Mr Weimar said the authorised officer was case four and was detected through routine testing within the hotel quarantine program that had so far conducted more than 118,000 tests since early December.
The authorised officer had eight household and social contacts, of which one tested positive a few days later and became case number 13 of the outbreak.
“They were already isolating from that Sunday night and as such we have no further exposure and no further exposure sites,” Mr Weimar said.
He said case number five was another resident on the third floor of the Holiday Inn who tested positive on February 8 after they had left hotel quarantine.
They were already isolating after leaving hotel quarantine and had no further exposure to anyone else.
Case number six was a food and beverage worker from the Holiday Inn.
Mr Weimar said she had 13 household and social contacts, with 12 testing negative and one returning a positive result to become case number 10.
“They had also been quarantining safely since the February 9 with case number six, and the only other people they have come into contact with have also tested negative,” he said.
Case number eight identified on February 9 was another resident of the Holiday Inn who had been isolating along with three primary close contacts who had so far tested negative.
Case 11 was also a hotel quarantine worker at the Holiday Inn and was diagnosed on February 11.
Mr Weimar said case seven was another food and beverage worker from the Holiday Inn who initially returned a negative result on her last shift on February 7.
Mr Weimar she was retested on February 9 and returned a positive result on February 10.
Her partner became case number nine when he tested positive and had several close contacts through his work, including Coates Hire Werribee and the RAAF Base Point Cook.
“They have all returned negative test results, they have all been closed down,” Mr Weimar said.
Case number 12 was also a household contact of case number seven, the food and beverage worker at the Holiday Inn.
Mr Weimar said she was the Brunetti’s cafe worker at Melbourne Airport terminal four.
All 12 Brunetti’s staff members have tested negative, as have 33 out of 34 customers, with the final customer tested on Sunday.
Another 1600 people who passed through terminal four have also been contacted and told to isolate and get tested.
“Our three cases – seven, nine and 12 – are three individuals who share the same house,” Mr Weimar said.
“They also attended a function on 426 Sydney Road, Coburg on Saturday February 6,” he said.
“A total of 38 people were at that function – 31 have tested negative and a total of seven people have returned a positive test, including our three people from the household.”

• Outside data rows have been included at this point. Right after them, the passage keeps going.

**src/design/gmi_pkg.sv**
```systemverilog
`timescale 1ns / 1ps
// ----------------------------------------------------------------------------
// Grid mesh index generator package
// Shared widths, register codes, beat and job types, and the pass and
// position functions used by both the walker and the emitter.
// ----------------------------------------------------------------------------
package gmi_pkg;

  localparam int MAX_DIM     = 256;
  localparam int DIM_W       = 9;
  localparam int POS_W       = 8;
  localparam int COORD_W     = 11;
  localparam int STRIDE_W    = 12;
  localparam int IDX_W       = 17;
  localparam int CFG_IDX_W   = 3;
  localparam int CFG_DATA_W  = 9;
  localparam int MAX_RESULTS = 6;
  localparam int CNT_W       = 3;

  typedef enum logic [CFG_IDX_W-1:0] {
    REG_GRID_COLUMNS = 3'd0,
    REG_GRID_ROWS    = 3'd1,
    REG_START_X      = 3'd2,
    REG_START_Y      = 3'd3,
    REG_END_X        = 3'd4,
    REG_END_Y        = 3'd5,
    REG_MESH_MODE    = 3'd6
  } cfg_reg_t;

  typedef enum logic [1:0] {
    MODE_SMOOTH_TRI  = 2'd0,
    MODE_SMOOTH_LINE = 2'd1,
    MODE_FLAT_TRI    = 2'd2,
    MODE_FLAT_LINE   = 2'd3
  } mesh_mode_t;

  localparam logic PASS_FIRST  = 1'b0;
  localparam logic PASS_SECOND = 1'b1;

  typedef logic signed [COORD_W-1:0] coord_t;

  localparam coord_t COORD_ONE = coord_t'(1);
  localparam coord_t COORD_TWO = coord_t'(2);

  typedef struct packed {
    logic [DIM_W-1:0] grid_columns;
    logic [DIM_W-1:0] grid_rows;
    logic [POS_W-1:0] start_x;
    logic [POS_W-1:0] start_y;
    logic [POS_W-1:0] end_x;
    logic [POS_W-1:0] end_y;
    mesh_mode_t       mesh_mode;
  } cfg_t;

  localparam cfg_t CFG_RESET = '{
    grid_columns: DIM_W'(2),
    grid_rows:    DIM_W'(2),
    start_x:      '0,
    start_y:      '0,
    end_x:        POS_W'(1),
    end_y:        POS_W'(1),
    mesh_mode:    MODE_SMOOTH_TRI
  };

  typedef struct packed {
    logic restart;
  } in_beat_t;

  typedef struct packed {
    logic [IDX_W-1:0] vertex_index;
    logic             last_of_item;
    logic             mesh_done;
  } out_beat_t;

  typedef struct packed {
    coord_t sx;
    coord_t sy;
    coord_t ex;
    coord_t ey;
  } bounds_t;

  typedef struct packed {
    logic   ph;
    coord_t i;
    coord_t k;
  } pos_t;

  typedef struct packed {
    logic ok;
    pos_t pos;
  } step_t;

  typedef struct packed {
    logic   ok;
    coord_t r0;
    coord_t r1;
    coord_t c0;
    coord_t c1;
  } range_t;

  typedef struct packed {
    pos_t    pos;
    bounds_t bnd;
  } job_t;

  typedef struct packed {
    logic valid;
    job_t job;
  } job_req_t;

  typedef struct packed {
    logic free;
    logic mesh_end;
  } emit_status_t;

  // Row and column range of one pass; ok is low when the pass does not
  // exist in this mode or its range is empty.
  function automatic range_t pass_range(input logic ph, input mesh_mode_t mode,
                                        input bounds_t bnd);
    range_t rg;
    logic   exists;
    exists = 1'b1;
    rg.ok  = 1'b0;
    rg.r0  = bnd.sy;
    rg.c0  = bnd.sx;
    rg.r1  = bnd.ey;
    rg.c1  = bnd.ex;
    unique case (mode)
      MODE_SMOOTH_TRI: begin
        exists = (ph == PASS_FIRST);
        rg.r1  = bnd.ey - COORD_ONE;
        rg.c1  = bnd.ex - COORD_ONE;
      end
      MODE_SMOOTH_LINE: begin
        if (ph == PASS_FIRST) begin
          rg.c1 = bnd.ex - COORD_ONE;
        end else begin
          rg.r1 = bnd.ey - COORD_ONE;
        end
      end
      MODE_FLAT_TRI: begin
        exists = (ph == PASS_FIRST);
        rg.r1  = bnd.ey - COORD_TWO;
        rg.c1  = bnd.ex - COORD_TWO;
      end
      MODE_FLAT_LINE: begin
        if (ph == PASS_FIRST) begin
          rg.c1 = bnd.ex - COORD_ONE;
        end else begin
          rg.r1 = bnd.ey - COORD_ONE;
          rg.c0 = '0;
          rg.c1 = '0;
        end
      end
      default: exists = 1'b0;
    endcase
    rg.ok = exists && (rg.r0 <= rg.r1) && (rg.c0 <= rg.c1);
    return rg;
  endfunction

  // First position of the first pass that has anything in it.
  function automatic step_t seek_first(input mesh_mode_t mode, input bounds_t bnd);
    range_t g0;
    range_t g1;
    step_t  st;
    g0        = pass_range(PASS_FIRST, mode, bnd);
    g1        = pass_range(PASS_SECOND, mode, bnd);
    st.ok     = g0.ok;
    st.pos.ph = PASS_FIRST;
    st.pos.i  = g0.r0;
    st.pos.k  = g0.c0;
    if (!g0.ok && g1.ok) begin
      st.ok     = 1'b1;
      st.pos.ph = PASS_SECOND;
      st.pos.i  = g1.r0;
      st.pos.k  = g1.c0;
    end
    return st;
  endfunction

  // Position after p: next column, wrapping to the next row, then on to
  // the second pass when the current one is used up.
  function automatic step_t next_pos(input pos_t p, input mesh_mode_t mode,
                                     input bounds_t bnd);
    range_t g;
    range_t g1;
    step_t  st;
    coord_t i;
    coord_t k;
    g  = pass_range(p.ph, mode, bnd);
    g1 = pass_range(PASS_SECOND, mode, bnd);
    k  = p.k + COORD_ONE;
    i  = p.i;
    if (k > g.c1) begin
      k = g.c0;
      i = p.i + COORD_ONE;
    end
    st.pos.ph = p.ph;
    st.pos.i  = i;
    st.pos.k  = k;
    st.ok     = g.ok && (i >= g.r0) && (i <= g.r1) && (k >= g.c0) && (k <= g.c1);
    if (!st.ok && (p.ph == PASS_FIRST) && g1.ok) begin
      st.ok     = 1'b1;
      st.pos.ph = PASS_SECOND;
      st.pos.i  = g1.r0;
      st.pos.k  = g1.c0;
    end
    return st;
  endfunction

endpackage

```
**src/design/gmi_stream_if.sv**
```systemverilog
`timescale 1ns / 1ps
// ----------------------------------------------------------------------------
// Grid mesh stream channel
// Valid/ready channel carrying one payload beat of a configurable type.
// ----------------------------------------------------------------------------
interface gmi_stream_if #(
  parameter type payload_t = logic
);
  logic     valid;
  logic     ready;
  payload_t data;

  modport source (output valid, output data, input ready);
  modport sink (input valid, input data, output ready);
endinterface

```
**src/design/gmi_cfg.sv**
```systemverilog
`timescale 1ns / 1ps
// ----------------------------------------------------------------------------
// Grid mesh configuration registers
// Decodes register writes and saturates the grid dimensions at MAX_DIM.
// ----------------------------------------------------------------------------
module gmi_cfg (
  input  logic                            clk,
  input  logic                            rst_n,
  input  logic                            cfg_we,
  input  logic [gmi_pkg::CFG_IDX_W-1:0]   cfg_index,
  input  logic [gmi_pkg::CFG_DATA_W-1:0]  cfg_wdata,
  output gmi_pkg::cfg_t                   cfg
);
  import gmi_pkg::*;

  cfg_t             cfg_r;
  cfg_t             cfg_nxt;
  logic [DIM_W-1:0] dim_sat;

  always_comb begin
    dim_sat = cfg_wdata[DIM_W-1:0];
    if (int'(cfg_wdata[DIM_W-1:0]) > MAX_DIM) begin
      dim_sat = DIM_W'(MAX_DIM);
    end
    cfg_nxt = cfg_r;
    if (cfg_we) begin
      unique case (cfg_reg_t'(cfg_index))
        REG_GRID_COLUMNS: cfg_nxt.grid_columns = dim_sat;
        REG_GRID_ROWS:    cfg_nxt.grid_rows    = dim_sat;
        REG_START_X:      cfg_nxt.start_x      = cfg_wdata[POS_W-1:0];
        REG_START_Y:      cfg_nxt.start_y      = cfg_wdata[POS_W-1:0];
        REG_END_X:        cfg_nxt.end_x        = cfg_wdata[POS_W-1:0];
        REG_END_Y:        cfg_nxt.end_y        = cfg_wdata[POS_W-1:0];
        REG_MESH_MODE:    cfg_nxt.mesh_mode    = mesh_mode_t'(cfg_wdata[1:0]);
        default:          cfg_nxt              = cfg_r;
      endcase
    end
  end

  always_ff @(posedge clk) begin
    if (!rst_n) begin
      cfg_r <= CFG_RESET;
    end else begin
      cfg_r <= cfg_nxt;
    end
  end

  assign cfg = cfg_r;

endmodule

```
**src/design/gmi_walker.sv**
```systemverilog
`timescale 1ns / 1ps
// ----------------------------------------------------------------------------
// Grid mesh walker
// Clamps the region on restart and steps the cell or segment position,
// handing each new position to the emitter as a job.
// ----------------------------------------------------------------------------
module gmi_walker (
  input  logic                  clk,
  input  logic                  rst_n,
  input  gmi_pkg::cfg_t         cfg,
  input  gmi_pkg::emit_status_t status,
  gmi_stream_if.sink            in_if,
  output gmi_pkg::job_req_t     req
);
  import gmi_pkg::*;

  pos_t    pos_r;
  pos_t    pos_nxt;
  bounds_t bnd_r;
  bounds_t bnd_nxt;
  logic    finished_r;
  logic    finished_nxt;

  bounds_t bnd_new;
  step_t   sk;
  step_t   nx;
  logic    accept;
  logic    fin_eff;
  logic    end_form;

  // Last row or column of the region; in end form the bound may reach the
  // dimension itself.
  function automatic coord_t clamp_end(input logic [POS_W-1:0] e,
                                       input logic [DIM_W-1:0] dim,
                                       input logic ef);
    coord_t e_c;
    coord_t d_c;
    e_c = {{(COORD_W-POS_W){1'b0}}, e};
    d_c = {{(COORD_W-DIM_W){1'b0}}, dim};
    if (ef) begin
      return (e_c > d_c) ? d_c : e_c;
    end
    return (e_c >= d_c) ? d_c - COORD_ONE : e_c;
  endfunction

  function automatic coord_t clamp_start(input logic [POS_W-1:0] s, input coord_t e);
    coord_t s_c;
    s_c = {{(COORD_W-POS_W){1'b0}}, s};
    return (s_c > e) ? e - COORD_ONE : s_c;
  endfunction

  assign in_if.ready = status.free;
  assign accept      = in_if.valid && in_if.ready;
  assign end_form    = (cfg.mesh_mode == MODE_FLAT_TRI);

  always_comb begin
    bnd_new.ex = clamp_end(cfg.end_x, cfg.grid_columns, end_form);
    bnd_new.ey = clamp_end(cfg.end_y, cfg.grid_rows, end_form);
    bnd_new.sx = clamp_start(cfg.start_x, bnd_new.ex);
    bnd_new.sy = clamp_start(cfg.start_y, bnd_new.ey);
    sk         = seek_first(cfg.mesh_mode, bnd_new);
    nx         = next_pos(pos_r, cfg.mesh_mode, bnd_r);
    // The job in the emitter may already be the last of the mesh.
    fin_eff    = finished_r || status.mesh_end;

    pos_nxt       = pos_r;
    bnd_nxt       = bnd_r;
    finished_nxt  = finished_r;
    req.valid     = 1'b0;
    req.job.pos   = sk.pos;
    req.job.bnd   = bnd_new;

    if (accept) begin
      if (in_if.data.restart) begin
        bnd_nxt = bnd_new;
        if (sk.ok) begin
          pos_nxt      = sk.pos;
          finished_nxt = 1'b0;
          req.valid    = 1'b1;
        end else begin
          pos_nxt      = '0;
          finished_nxt = 1'b1;
        end
      end else if (fin_eff) begin
        finished_nxt = 1'b1;
      end else if (nx.ok) begin
        pos_nxt      = nx.pos;
        finished_nxt = 1'b0;
        req.valid    = 1'b1;
        req.job.pos  = nx.pos;
        req.job.bnd  = bnd_r;
      end else begin
        finished_nxt = 1'b1;
      end
    end else if (status.mesh_end) begin
      finished_nxt = 1'b1;
    end
  end

  always_ff @(posedge clk) begin
    if (!rst_n) begin
      pos_r      <= '0;
      bnd_r      <= '0;
      finished_r <= 1'b1;
    end else begin
      pos_r      <= pos_nxt;
      bnd_r      <= bnd_nxt;
      finished_r <= finished_nxt;
    end
  end

endmodule

```
**src/design/gmi_emitter.sv**
```systemverilog
`timescale 1ns / 1ps
// ----------------------------------------------------------------------------
// Grid mesh emitter
// Holds one job, forms its vertex indices and sends them one beat per cycle
// through the output register while out_if is ready, flagging the mesh end.
// ----------------------------------------------------------------------------
module gmi_emitter (
  input  logic                  clk,
  input  logic                  rst_n,
  input  gmi_pkg::cfg_t         cfg,
  input  gmi_pkg::job_req_t     req,
  output gmi_pkg::emit_status_t status,
  gmi_stream_if.source          out_if
);
  import gmi_pkg::*;

  localparam logic signed [STRIDE_W-1:0] STRIDE_TWO = STRIDE_W'(2);
  localparam logic [IDX_W-1:0]           IDX_ONE    = IDX_W'(1);
  localparam logic [CNT_W-1:0]           CNT_ONE    = CNT_W'(1);

  job_t                  job_r;
  job_t                  job_nxt;
  logic                  job_valid_r;
  logic                  job_valid_nxt;
  logic [CNT_W-1:0]      cnt_r;
  logic [CNT_W-1:0]      cnt_nxt;
  out_beat_t             beat_r;
  out_beat_t             beat_nxt;
  logic                  out_valid_r;
  logic                  out_valid_nxt;

  logic signed [STRIDE_W-1:0]         cols_s;
  logic signed [STRIDE_W-1:0]         stride;
  logic signed [COORD_W+STRIDE_W-1:0] prod;
  logic [IDX_W-1:0]                   rb;
  logic [IDX_W-1:0]                   kx;
  logic [IDX_W-1:0]                   sx;
  logic [IDX_W-1:0]                   exx;
  logic [IDX_W-1:0]                   base;
  logic [IDX_W-1:0]                   up;
  logic [IDX_W-1:0]                   vtx [MAX_RESULTS];
  logic [CNT_W-1:0]                   n_vtx;
  step_t                              after;
  logic                               done;
  logic                               last;
  logic                               out_load;
  logic                               emit;

  function automatic logic [IDX_W-1:0] widen(input logic signed [STRIDE_W-1:0] v);
    return {{(IDX_W-STRIDE_W){v[STRIDE_W-1]}}, v};
  endfunction

  // Index arithmetic wraps modulo the index width, so negative terms are
  // carried as sign-extended two's complement.
  always_comb begin
    cols_s = {{(STRIDE_W-DIM_W){1'b0}}, cfg.grid_columns};
    if (cfg.mesh_mode == MODE_FLAT_TRI || cfg.mesh_mode == MODE_FLAT_LINE) begin
      stride = (cols_s <<< 1) - STRIDE_TWO;
    end else begin
      stride = cols_s;
    end
    prod = (COORD_W+STRIDE_W)'(job_r.pos.i) * (COORD_W+STRIDE_W)'(stride);
    rb   = prod[IDX_W-1:0];
    kx   = widen(STRIDE_W'(job_r.pos.k));
    sx   = widen(stride);
    exx  = widen(STRIDE_W'(job_r.bnd.ex));

    base  = rb + kx;
    up    = base + sx;
    n_vtx = CNT_W'(2);
    for (int j = 0; j < MAX_RESULTS; j++) begin
      vtx[j] = base;
    end

    case (cfg.mesh_mode)
      MODE_SMOOTH_TRI, MODE_FLAT_TRI: begin
        if (cfg.mesh_mode == MODE_FLAT_TRI) begin
          base = rb + (kx << 1);
        end
        up     = base + sx;
        vtx[0] = base + IDX_ONE;
        vtx[1] = up;
        vtx[2] = base;
        vtx[3] = up + IDX_ONE;
        vtx[4] = up;
        vtx[5] = base + IDX_ONE;
        n_vtx  = CNT_W'(MAX_RESULTS);
      end
      MODE_SMOOTH_LINE: begin
        vtx[0] = base;
        vtx[1] = (job_r.pos.ph == PASS_FIRST) ? base + IDX_ONE : base + sx;
      end
      MODE_FLAT_LINE: begin
        if (job_r.pos.ph == PASS_FIRST) begin
          base   = rb + (kx << 1);
          vtx[0] = base;
          vtx[1] = base + IDX_ONE;
          vtx[2] = base;
          vtx[3] = base + sx;
          // The bottom row has no vertical pair.
          if (job_r.pos.i < job_r.bnd.ey) begin
            n_vtx = CNT_W'(4);
          end
        end else begin
          base   = rb + (exx << 1) - IDX_ONE;
          vtx[0] = base;
          vtx[1] = base + sx;
        end
      end
      default: n_vtx = CNT_W'(2);
    endcase

    after    = next_pos(job_r.pos, cfg.mesh_mode, job_r.bnd);
    done     = !after.ok;
    last     = (cnt_r == n_vtx - CNT_ONE);
    out_load = !out_valid_r || out_if.ready;
    emit     = job_valid_r && out_load;

    status.free     = !job_valid_r || (emit && last);
    status.mesh_end = job_valid_r && done;

    out_valid_nxt = out_valid_r;
    beat_nxt      = beat_r;
    if (out_load) begin
      out_valid_nxt = job_valid_r;
      if (job_valid_r) begin
        beat_nxt.vertex_index = vtx[cnt_r];
        beat_nxt.last_of_item = last;
        beat_nxt.mesh_done    = last && done;
      end
    end

    cnt_nxt = cnt_r;
    if (emit) begin
      cnt_nxt = last ? '0 : cnt_r + CNT_ONE;
    end

    job_nxt       = job_r;
    job_valid_nxt = job_valid_r;
    if (req.valid) begin
      job_nxt       = req.job;
      job_valid_nxt = 1'b1;
    end else if (emit && last) begin
      job_valid_nxt = 1'b0;
    end
  end

  always_ff @(posedge clk) begin
    if (!rst_n) begin
      job_valid_r <= 1'b0;
      out_valid_r <= 1'b0;
      cnt_r       <= '0;
    end else begin
      job_valid_r <= job_valid_nxt;
      out_valid_r <= out_valid_nxt;
      cnt_r       <= cnt_nxt;
    end
  end

  always_ff @(posedge clk) begin
    job_r  <= job_nxt;
    beat_r <= beat_nxt;
  end

  assign out_if.valid = out_valid_r;
  assign out_if.data  = beat_r;

endmodule

```
**src/design/grid_mesh_index_generator_unit.sv**
```systemverilog
`timescale 1ns / 1ps
// An item's job is registered in the emitter's job register, then its first index in the
// output register. Indices leave one per cycle while the output is ready; an item gives
// 6 indices for triangles and 2 or 4 for lines, all through the single output register.
// A new beat is taken in the cycle the last index of the previous one is registered.
// Reset: all registers but the job and output data return to their defaults and the
// generator is finished, so only a restart produces indices.
// ----------------------------------------------------------------------------
// Grid mesh index generator
// Streams triangle or line vertex indices over a clamped region of a grid.
// ----------------------------------------------------------------------------
module grid_mesh_index_generator_unit (
  input  logic                            clk,
  input  logic                            rst_n,
  input  logic                            cfg_we,
  input  logic [gmi_pkg::CFG_IDX_W-1:0]   cfg_index,
  input  logic [gmi_pkg::CFG_DATA_W-1:0]  cfg_wdata,
  gmi_stream_if.sink                      in_if,
  gmi_stream_if.source                    out_if
);
  import gmi_pkg::*;

  cfg_t         cfg;
  job_req_t     req;
  emit_status_t status;

  gmi_cfg u_cfg (
    .clk       (clk),
    .rst_n     (rst_n),
    .cfg_we    (cfg_we),
    .cfg_index (cfg_index),
    .cfg_wdata (cfg_wdata),
    .cfg       (cfg)
  );

  gmi_walker u_walker (
    .clk    (clk),
    .rst_n  (rst_n),
    .cfg    (cfg),
    .status (status),
    .in_if  (in_if),
    .req    (req)
  );

  gmi_emitter u_emitter (
    .clk    (clk),
    .rst_n  (rst_n),
    .cfg    (cfg),
    .req    (req),
    .status (status),
    .out_if (out_if)
  );

endmodule

```
**src/flat_wrapper.sv**
```systemverilog
// flat-port wrapper written by rule: the top's interface ports become plain ports
module grid_mesh_index_generator_unit_flat import gmi_pkg::*;
  (clk, rst_n, cfg_we, cfg_index, cfg_wdata, in_if_valid, in_if_data, in_if_ready, out_if_valid, out_if_data, out_if_ready);
  gmi_stream_if #(.payload_t(in_beat_t)) in_if_i ();
  gmi_stream_if #(.payload_t(out_beat_t)) out_if_i ();
  input  logic clk;
  input  logic rst_n;
  input  logic cfg_we;
  input  logic [gmi_pkg::CFG_IDX_W-1:0] cfg_index;
  input  logic [gmi_pkg::CFG_DATA_W-1:0] cfg_wdata;
  input wire logic [$bits(in_if_i.valid)-1:0] in_if_valid;
  input wire logic [$bits(in_if_i.data)-1:0] in_if_data;
  output wire logic [$bits(in_if_i.ready)-1:0] in_if_ready;
  output wire logic [$bits(out_if_i.valid)-1:0] out_if_valid;
  output wire logic [$bits(out_if_i.data)-1:0] out_if_data;
  input wire logic [$bits(out_if_i.ready)-1:0] out_if_ready;
  assign in_if_i.valid = in_if_valid;
  assign in_if_i.data = in_if_data;
  assign in_if_ready = in_if_i.ready;
  assign out_if_valid = out_if_i.valid;
  assign out_if_data = out_if_i.data;
  assign out_if_i.ready = out_if_ready;
  grid_mesh_index_generator_unit u_core (.clk(clk), .rst_n(rst_n), .cfg_we(cfg_we), .cfg_index(cfg_index), .cfg_wdata(cfg_wdata), .in_if(in_if_i), .out_if(out_if_i));
endmodule
```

Case 14 was the first case identified with a connection to a party late last Friday night. All seven close contacts have tested negative.
Case 15 was a three-year-old child who was at the party.
“This is an active line of inquiry, one of our priority cases, to follow up at the moment,” Mr Weimar said.
“They attended Glenroy Central Kinder and the Goodstart Early Learning Centre in Glenroy over three days last week.”
He said 101 primary close contacts were across the two kindergartens.
Case number 16 was also at the function in Coburg and is connected to several public exposure sites revealed on Sunday, including the Queen Victoria Market and several tram routes.
Case 17 was confirmed late on Sunday night and had worked in three psychiatric units at The Alfred hospital, the Northern Hospital and Broadmeadows Hospital.
Mr Weimar said the outbreak now spanned almost 1400 close contacts.
“All of these cases continue to isolate safely, they are all in their 14 days isolation, and all of their household and social contacts are continuing to isolate even when they return negative results,” he said.
Victoria’s chief health officer Brett Sutton said all cases had so far been linked.